$ cat src/rtl/lfk_pkg.sv
// ----------------------------------------------------------------------------
// lfk_pkg
// Shared types, constants and the sine table generator for the leg
// forward kinematics block.
// ----------------------------------------------------------------------------
package lfk_pkg;

  localparam int ANGLE_W  = 9;    // input angle width
  localparam int RED_W    = 11;   // widest angle handed to the reducer
  localparam int TAB_IDX_W = 7;   // index into the 0..90 degree table
  localparam int LEN_W    = 12;   // link length register width
  localparam int POS_W    = 14;   // output position width
  localparam int REG_IDX_W = 3;   // configuration index width

  localparam logic [63:0] PI_Q30 = 64'd3373259426;

  // configuration register indexes
  localparam logic [REG_IDX_W-1:0] REG_HIP_OFFSET   = 3'd0;
  localparam logic [REG_IDX_W-1:0] REG_COXA_LENGTH  = 3'd1;
  localparam logic [REG_IDX_W-1:0] REG_FEMUR_LENGTH = 3'd2;
  localparam logic [REG_IDX_W-1:0] REG_TIBIA_LENGTH = 3'd3;
  localparam logic [REG_IDX_W-1:0] REG_BASE_HEIGHT  = 3'd4;
  localparam logic [REG_IDX_W-1:0] REG_FOOT_OFFSET  = 3'd5;

  // table entry select: quadrant-folded index plus sign
  typedef struct packed {
    logic [TAB_IDX_W-1:0] idx;
    logic                 neg;
  } trig_sel_t;

  // unsigned 64-bit restoring division, used at elaboration only
  function automatic logic [63:0] udiv64(input logic [63:0] num,
                                         input logic [63:0] den);
    logic [63:0] q;
    logic [64:0] rem;
    q   = '0;
    rem = '0;
    for (int b = 63; b >= 0; b--) begin
      rem = {rem[63:0], num[b]};
      if (rem >= {1'b0, den}) begin
        rem  = rem - {1'b0, den};
        q[b] = 1'b1;
      end
    end
    return q;
  endfunction

  // sin(d degrees) by a Taylor series in Q2.30, rounded to fb fraction bits.
  // Evaluated at elaboration only.
  function automatic logic [31:0] sin_entry(input int d, input int fb);
    logic [63:0] x;
    logic [63:0] term;
    logic [63:0] dvs;
    logic [63:0] s;
    longint      sum;
    x    = udiv64(64'(d) * PI_Q30 + 64'd90, 64'd180);
    term = x;
    sum  = longint'(x);
    for (int n = 1; n <= 12; n++) begin
      term = (term * x) >> 30;
      term = (term * x) >> 30;
      dvs  = 64'((2 * n) * (2 * n + 1));
      term = udiv64(term, dvs);
      if ((n % 2) == 1) begin
        sum = sum - longint'(term);
      end else begin
        sum = sum + longint'(term);
      end
    end
    if (sum < 0) sum = 0;
    if (sum > (longint'(1) << 30)) sum = longint'(1) << 30;
    s = (64'(sum) + (64'd1 << (29 - fb))) >> (30 - fb);
    return s[31:0];
  endfunction

endpackage

$ cat src/rtl/lfk_angle_reduce.sv
// ----------------------------------------------------------------------------
// lfk_angle_reduce
// Folds an angle in degrees into a 0..90 table index and a sign, so that
// sin(angle) = sign * table[index].
// ----------------------------------------------------------------------------
module lfk_angle_reduce
  import lfk_pkg::*;
(
  input  logic signed [RED_W-1:0] angle,
  output trig_sel_t               sel
);

  logic signed [RED_W-1:0] r0;
  logic signed [RED_W-1:0] r1;
  logic signed [RED_W-1:0] r2;
  logic signed [RED_W-1:0] rr;

  // modulo 360 for the range -720..719
  always_comb begin
    r0 = (angle < 0) ? angle + 11'sd360 : angle;
    r1 = (r0 < 0) ? r0 + 11'sd360 : r0;
    r2 = (r1 >= 11'sd360) ? r1 - 11'sd360 : r1;
  end

  // quadrant fold
  always_comb begin
    priority if (r2 <= 11'sd90) begin
      rr      = r2;
      sel.neg = 1'b0;
    end else if (r2 <= 11'sd180) begin
      rr      = 11'sd180 - r2;
      sel.neg = 1'b0;
    end else if (r2 <= 11'sd270) begin
      rr      = r2 - 11'sd180;
      sel.neg = 1'b1;
    end else begin
      rr      = 11'sd360 - r2;
      sel.neg = 1'b1;
    end
    sel.idx = rr[TAB_IDX_W-1:0];
  end

endmodule

$ cat config.mk
export PLATFORM = sky130hd
export DESIGN_NAME = lfk_angle_reduce
export DESIGN_NICKNAME = d
export VERILOG_FILES = /design/src/rtl/lfk_pkg.sv /design/src/rtl/lfk_angle_reduce.sv
export SDC_FILE = /design/constraint.sdc
export NUM_CORES = 1
export LEC_CHECK = 0
export BUFFER_PORTS_ARGS = -buffer_cell sky130_fd_sc_hd__buf_2
export CAP_MARGIN = 20
export CORE_MARGIN = 10
export CORE_UTILIZATION = 45
export DETAILED_ROUTE_END_ITERATION = 16
export GPL_TIMING_DRIVEN = 0
export PLACE_DENSITY = 0.72
export SLEW_MARGIN = 30
export SYNTH_ARGS = -nofsm -noshare
export SYNTH_HDL_FRONTEND = slang
export SYNTH_SLANG_ARGS = --single-unit
$ cat constraint.sdc
create_clock -name vclk -period 7.55
set_input_delay 0 -clock vclk [all_inputs]
set_output_delay 0 -clock vclk [all_outputs]
set_load 0.005 [all_outputs]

• _Try it_:
Sift through the material above and copy each line that holds "degrees".

• _Output_:
  // sin(d degrees) by a Taylor series in Q2.30, rounded to fb fraction bits.
// Folds an angle in degrees into a 0..90 table index and a sign, so that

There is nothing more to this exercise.